Entries shown:
--- src/rtl/rvx_apb_initiator.sv ---
// Single-outstanding APB initiator: request/response handshakes in, APB master out.
// Optional ACCESS-phase timeout is built only when RVX_APB_INITIATOR_TIMEOUT_EN is defined.
module rvx_apb_initiator #(
  parameter int BW_ADDR        = 12,
  parameter int BW_DATA        = 32,
  parameter int TIMEOUT_CYCLES = 256
) (
  input  logic               clk,
  input  logic               rstnn,
  input  logic               req_valid,
  output logic               req_ready,
  input  logic               req_write,
  input  logic [BW_ADDR-1:0] req_addr,
  input  logic [BW_DATA-1:0] req_wdata,
  output logic               rsp_valid,
  input  logic               rsp_ready,
  output logic [BW_DATA-1:0] rsp_rdata,
  output logic               rsp_error,
  output logic               rsp_timeout,
  output logic               psel,
  output logic               penable,
  output logic               pwrite,
  output logic [BW_ADDR-1:0] paddr,
  output logic [BW_DATA-1:0] pwdata,
  input  logic [BW_DATA-1:0] prdata,
  input  logic               pready,
  input  logic               pslverr
);

  if (TIMEOUT_CYCLES < 1 || TIMEOUT_CYCLES > 65535) begin : g_bad_timeout_cfg
    $error("rvx_apb_initiator: TIMEOUT_CYCLES must be in 1..65535");
  end

  typedef enum logic [1:0] {
    IDLE   = 2'd0,
    SETUP  = 2'd1,
    ACCESS = 2'd2,
    RESP   = 2'd3
  } state_e;

  state_e               state_q, state_d;
  logic                 req_ready_q, req_ready_d;
  logic                 psel_q, psel_d;
  logic                 penable_q, penable_d;
  logic                 pwrite_q, pwrite_d;
  logic [BW_ADDR-1:0]   paddr_q, paddr_d;
  logic [BW_DATA-1:0]   pwdata_q, pwdata_d;
  logic                 rsp_valid_q, rsp_valid_d;
  logic [BW_DATA-1:0]   rsp_rdata_q, rsp_rdata_d;
  logic                 rsp_error_q, rsp_error_d;

`ifdef RVX_APB_INITIATOR_TIMEOUT_EN
  localparam int CNT_W = 16;
  logic [CNT_W-1:0]     cnt_q, cnt_d;
  logic                 rsp_timeout_q, rsp_timeout_d;
`endif

  always_comb begin
    state_d     = state_q;
    pwrite_d    = pwrite_q;
    paddr_d     = paddr_q;
    pwdata_d    = pwdata_q;
    rsp_rdata_d = rsp_rdata_q;
    rsp_error_d = rsp_error_q;
`ifdef RVX_APB_INITIATOR_TIMEOUT_EN
    cnt_d         = '0;
    rsp_timeout_d = rsp_timeout_q;
`endif

    unique case (state_q)
      IDLE: begin
        if (req_valid && req_ready_q) begin
          state_d  = SETUP;
          pwrite_d = req_write;
          paddr_d  = req_addr;
          pwdata_d = req_wdata;
        end
      end
      SETUP: begin
        state_d = ACCESS;
`ifdef RVX_APB_INITIATOR_TIMEOUT_EN
        cnt_d = CNT_W'(1);
`endif
      end
      ACCESS: begin
        // pready wins over an expiring timeout in the same cycle
        if (pready) begin
          state_d     = RESP;
          rsp_rdata_d = pwrite_q ? '0 : prdata;
          rsp_error_d = pslverr;
`ifdef RVX_APB_INITIATOR_TIMEOUT_EN
          rsp_timeout_d = 1'b0;
        end else if (cnt_q == CNT_W'(TIMEOUT_CYCLES)) begin
          state_d       = RESP;
          rsp_rdata_d   = '0;
          rsp_error_d   = 1'b1;
          rsp_timeout_d = 1'b1;
        end else begin
          cnt_d = cnt_q + CNT_W'(1);
`endif
        end
      end
      RESP: begin
        if (rsp_ready) begin
          state_d = IDLE;
        end
      end
      default: state_d = IDLE;
    endcase

    // Outputs are registered: decode them from the next state
    req_ready_d = (state_d == IDLE);
    psel_d      = (state_d == SETUP) || (state_d == ACCESS);
    penable_d   = (state_d == ACCESS);
    rsp_valid_d = (state_d == RESP);
  end

  always_ff @(posedge clk or negedge rstnn) begin
    if (!rstnn) begin
      state_q     <= IDLE;
      req_ready_q <= 1'b1;
      psel_q      <= 1'b0;
      penable_q   <= 1'b0;
      pwrite_q    <= 1'b0;
      paddr_q     <= '0;
      pwdata_q    <= '0;
      rsp_valid_q <= 1'b0;
      rsp_rdata_q <= '0;
      rsp_error_q <= 1'b0;
    end else begin
      state_q     <= state_d;
      req_ready_q <= req_ready_d;
      psel_q      <= psel_d;
      penable_q   <= penable_d;
      pwrite_q    <= pwrite_d;
      paddr_q     <= paddr_d;
      pwdata_q    <= pwdata_d;
      rsp_valid_q <= rsp_valid_d;
      rsp_rdata_q <= rsp_rdata_d;
      rsp_error_q <= rsp_error_d;
    end
  end

`ifdef RVX_APB_INITIATOR_TIMEOUT_EN
  always_ff @(posedge clk or negedge rstnn) begin
    if (!rstnn) begin
      cnt_q         <= '0;
      rsp_timeout_q <= 1'b0;
    end else begin
      cnt_q         <= cnt_d;
      rsp_timeout_q <= rsp_timeout_d;
    end
  end

  assign rsp_timeout = rsp_timeout_q;
`else
  assign rsp_timeout = 1'b0;
`endif

  assign req_ready = req_ready_q;
  assign psel      = psel_q;
  assign penable   = penable_q;
  assign pwrite    = pwrite_q;
  assign paddr     = paddr_q;
  assign pwdata    = pwdata_q;
  assign rsp_valid = rsp_valid_q;
  assign rsp_rdata = rsp_rdata_q;
  assign rsp_error = rsp_error_q;

endmodule

--- config.mk ---
export PLATFORM = sky130hd
export DESIGN_NAME = rvx_apb_initiator
export DESIGN_NICKNAME = d
export VERILOG_FILES = /design/src/rtl/rvx_apb_initiator.sv
export SDC_FILE = /design/constraint.sdc
export NUM_CORES = 1
export LEC_CHECK = 0
export ABC_CLOCK_PERIOD_IN_PS = 1440
export CORE_MARGIN = 5
export CORE_UTILIZATION = 37
export CTS_CLUSTER_DIAMETER = 80
export DETAILED_ROUTE_END_ITERATION = 7
export PLACE_DENSITY = 0.73
export SLEW_MARGIN = 10
export SYNTH_ARGS = -nofsm -noshare
export SYNTH_HDL_FRONTEND = slang
export SYNTH_SLANG_ARGS = --single-unit
--- constraint.sdc ---
create_clock -name clk -period 1.44 [get_ports clk]
set_clock_uncertainty 0.1 [all_clocks]
set_input_delay 0.216 -clock clk [delete_from_list [all_inputs] [get_ports clk]]
set_output_delay 0.216 -clock clk [all_outputs]
set_load 0.1 [all_outputs]
==> implementation parameters, run 1 <==
Parameter                              Value

Clocking
  CTS tree ... built
  Insertion delay of the later-clocked pin in the worst-skew pair ... 0.34 ns
  Inserted Clock Buffers ... 9
  Number of buffers between clock root and the deepest sink ... 2
  Clock transition at the registers of the reported paths ... ~0.080 ns
  Cell at the root of the clock tree ... clkbuf_8
  CTS H-tree lvls ... 3
  Total number of clock tree sinks ... 84

Placement
  Post-Place Cell Area ... approximately 6100 um^2
  Gpl congestion ... around 0.73
  # placed instances ... approximately 530
  DP HPWL ... approximately 6800 um
  Buffers added on ports ... roughly 160

Timing
  Minimum setup slack in the final design ... -0.1609 ns
  Unrepaired setup endpoints after global routing ... yes
  Final setup TNS ... -6.246 ns
  Min Clock Period, post-route ... between 1.5 and 2 ns
  Post-route fraction of the period consumed by the critical path ... 111.2%
  Total count of hold-check failures in the final report ... 0
  Max Transition Viols Final ... 0
  Total of endpoints with negative setup slack in the final report ... 50
  Peak Freq ... about 620 MHz

Die
  Die boundary width ... 106.5 um
  Area of the core region ... around 9200 um^2
  Vert. Die Dim ... 106.5 um
  Initial core utilization ... 37.65%
  Number of placed I/O pins ... 166
  Full die area ... 11340 um^2
  Count of standard-cell rows ... 35

Global routing
  Pin count of the biggest net entering global routing ... 36
  Initial antenna violation count ... 0
  First-pass GRT wire length ... about 14000 um
  Global routing usage summed across all routing layers ... between 15 and 20%
  Via count of the first global-routing pass ... 2760
  Grt total ovfl ... 0

Logic synthesis
  Cell Area, Synth ... between 3000 and 4000 um^2
  Most used standard cell by instance count after synthesis ... dfrtp_1
  Avg Synthesized Cell Area ... 13.36 um^2
  Most numerous cell types in the synthesized netlist ... dfrtp_1, nand2b_1, o21ai_0
  Warnings from Yosys ... 0
  Cell type contributing the most total cell area after synthesis ... dfrtp_1
  Cell variety after synth ... 24
  Biggest area contributors in the synthesized netlist ... dfrtp_1, mux2_4, nand2b_1, mux2_2, o21ai_0
  Share of flip-flops with an asynchronous set or reset after synthesis ... between 90% and 100%
  Number of synthesized flops with an enable pin ... 0
  Fraction of the yosys area taken by sequential cells ... 61.04%
  Register bit total from synthesis ... 84
  Share of Yosys cell area claimed by the top area cell type ... between 60% and 70%
  Synthesized instance count ... 258
  Net Count, Synth ... 344
  Leading register cell type out of synthesis ... dfrtp_1

Critical path
  Data arrival time of the critical path ... 1.73 ns
  Kind of capture point of the worst setup path ... flip-flop
  R2r startpoint ... req_ready
  Internal reg-to-reg setup slack ... -0.16 ns
  R2r worst-path depth ... 3
  Critical Path RT ... about 1.6 ns
  Crit path kind ... flip-flop to flip-flop
  Maximum fanout encountered on the critical timing path ... 22
  Startpoint kind of the worst setup timing path ... flip-flop
  Endpoint of the worst-slack reg-to-reg timing path ... paddr[6]

Layout
  Fraction of final layout cells sized beyond drive strength 1 ... 38.83%
  Layout-stage area growth over the synthesis result ... 88.13%
  Inserted Diodes ... 0
  Non-filler cells, final ... 554
  Nets ... between 500 and 600
  Final design instance area without fill ... 6482 um^2

Routing
  Violation count after the first detailed-routing iteration ... 37
  Detail-routed via count per cell ... 4.563
  Routed wire length ... 9389 um
  Number of nets still failing antenna checks after routing ... 0
  Average routed wire per standard cell ... 16.95 um
  Number of vias after detailed routing ... 2528
  First-pass detailed-route iteration total ... 4
  Detailed-route DRC error count ... 0

Status
  Outcome ... complete, but fails checks
  Failing checks ... setup timing

Run
  Max Cap Violations ... 0

Worst hold path
  Type of the most critical hold path ... primary input to async pin
per-layer routing:
metal	share of wire [%]	GRT usage, %
met5	0	0
met3	8.3	6.922
met1	40	18.97
met2	50	27.65
met4	1.4	4.201
per-stage QoR:
step	utilization [%]	setup slack [ns]	hold WS [ns]
after global routing	70.83	-0.1936	0.2560
final	70.83	-0.1609	0.2420
after floorplan	-	-0.3995	-0.1796
after CTS	70.20	-0.1703	0.2055
after global placement	66.63	-0.2082	0.04829
after detailed placement	66.63	-0.2303	0.05357
repair_timing:
| action | in CTS | in global routing |
|---|---|---|
| endpoints found under the setup margin | 56 | 63 |
| cloned | 2 | 1 |
| buffers inserted | 2 | 3 |
| pin swaps | 0 | 0 |
| hold buffers | 1 | 0 |
| gates resized for setup | 9 | 13 |
| hold endpoints to repair | 49 | 0 |
cell families after synthesis:
kind of cell / Yosys count / share of synthesized area (%)
buf+inv: 17 / 3.703
simple gates: 74 / 11.18
compound gates: 33 / 4.793
flops: 84 / 61.04
fa+ha+maj: 3 / 1.089
mux: 46 / 18.08
other cells: 1 / 0.1088
how the worst max path moves through the flow:
stage                          from  cells after the start         to
after floorplan           req_ready                      5       psel
after global placement    req_valid                      4     pwrite
after detailed placement  req_valid                      4   paddr[4]
after CTS                 req_ready                      3  paddr[11]
after global routing      req_ready                      3   paddr[6]
final                     req_ready                      3   paddr[6]
layout by cell type (no fill, tap or decap), drive strengths merged:
| cell | n |
|---|---|
| nor2 | 3 |
| mux2 | 46 |
| clkinv | 4 |
| buf | 102 |
| dfstp | 1 |
| dfrtp | 83 |
| and2b | 1 |
| nand2b | 33 |
| clkdlybuf4s50 | 81 |
| clkbuf | 11 |
| o21ai | 33 |
| nor2b | 2 |
| nand3b | 1 |
| and3 | 2 |
| bufinv | 2 |
| ha | 3 |
| nand2 | 32 |
| inv | 1 |
| conb | 1 |
| dlygate4sd3 | 1 |
critical path, cell delays in order, from the launching register on:
cell and delay [ns]:
dfstp_4 0.62, and3_4 0.22, buf_12 0.19, mux2_2 0.35
registers in the layout (all words and copies together), names as in the netlist:
register and cells:
rsp_error 1, pwrite 1, penable 1, state_q 2, pwdata 32, req_ready 1
psel 1, paddr 12, rsp_valid 1, rsp_rdata 32
area by class of cell:
type	count	area, um^2
Timing Repair Buffer	185	2755
Clock buffer	10	137.6
Sequential cell	84	2111
Tap cell	111	138.9
Clock inverter	6	87.58
Inverter	1	3.754
Multi-Input combinational cell	157	1249
Fill cell	601	2670
Power of run 1 is not shown: default switching activity piles up to over one toggle a cycle in this logic, so the estimate is an artifact.
==> inputs of run 2 (changes only) <==
- CTS_CLUSTER_SIZE: default -> 25
==> results of run 2 <==
Same layout as run 1: the final DEF is identical, and so are final timing and power.
Power of run 2 is left out for the same reason.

Task prompt:
Everything starting at the line containing "bufinv | 2 |" and ending at the line containing "psel 1, paddr 12, rsp_valid 1, rsp_rdata 32" in the records above should be repeated exactly, and only that.

The completed task:
| bufinv | 2 |
| ha | 3 |
| nand2 | 32 |
| inv | 1 |
| conb | 1 |
| dlygate4sd3 | 1 |
critical path, cell delays in order, from the launching register on:
cell and delay [ns]:
dfstp_4 0.62, and3_4 0.22, buf_12 0.19, mux2_2 0.35
registers in the layout (all words and copies together), names as in the netlist:
register and cells:
rsp_error 1, pwrite 1, penable 1, state_q 2, pwdata 32, req_ready 1
psel 1, paddr 12, rsp_valid 1, rsp_rdata 32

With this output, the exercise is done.